ID: What kind of advice are you giving new graduates?
DD: Train to be careful, critical thinkers. They have to understand lifelong learning and be prepared for the unexpected, because change is imminent and continuous. They also need to really care about the health of the public. In addition, they need to be the type of person who understands science, who is willing to address changing issues and embrace new ideas—beyond the skills and knowledge that they graduated with.

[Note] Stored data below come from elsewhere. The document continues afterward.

===== config.mk =====
export PLATFORM = sky130hd
export DESIGN_NAME = sequential_multiplier
export DESIGN_NICKNAME = d
export VERILOG_FILES = /design/src/rtl/synth_pkg.sv /design/src/rtl/sequential_multiplier.sv
export SDC_FILE = /design/constraint.sdc
export NUM_CORES = 1
export LEC_CHECK = 0
export BUFFER_PORTS_ARGS = -buffer_cell sky130_fd_sc_hd__buf_2
export CAP_MARGIN = 20
export CORE_MARGIN = 8
export CORE_UTILIZATION = 40
export CTS_CLUSTER_DIAMETER = 150
export DETAILED_ROUTE_END_ITERATION = 10
export PLACE_DENSITY = 0.57
export SLEW_MARGIN = 20
export SYNTH_ARGS = -nofsm -noshare
export SYNTH_HDL_FRONTEND = slang
export SYNTH_SLANG_ARGS = --single-unit
export TNS_END_PERCENT = 100

===== constraint.sdc =====
create_clock -name clk -period 8.9 [get_ports clk]
set_input_delay 0.89 -clock clk [delete_from_list [all_inputs] [get_ports clk]]
set_output_delay 0.89 -clock clk [all_outputs]
set_load 0.01 [all_outputs]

And finally, I think they really need to embrace the idea of being part of a healthcare team. In fact, I wanted to comment on this earlier—one of the things we're missing as a profession is that we have not embraced maybe our most important allied health professional as well as we should, and that's the dental hygienist. We should be working closely with them and dental assistants—and frankly with other healthcare professionals such as nurses and pharmacists. The hygienists are so important to our profession, and I don't think we've done a good job of building a good relationship, other than with individuals in practice. But at the professional level, it's been a huge disappointment, and, I think, a missed opportunity.
About the Interviewee
Dominick P. DePaola, DDS, PhD, is President Emeritus of The Forsyth Institute. A former dean of the Dental School at the University of Texas Health Science Center at San Antonio and of the Dental School at the University of Medicine and Dentistry of New Jersey, he also served as President and Dean of the Baylor College of Dentistry of the Texas A&M University System. Currently, DePaola is Academic Dean at Nova Southeastern University College of Dental Medicine. The first person to have served as the President of both the ADEA and AADR, DePaola is a frequent consultant to the National Institutes of Health, the food and pharmaceutical industry, the American Dental Association, and the American Society of Nutrition (ASN). In 2001, he was awarded an Honorary Membership to the American Dietetic Association (ADA), the only dentist ever to receive this honor. He has also been the 2009 recipient of the William J. Gies Award for Outstanding Acheivement as an educator.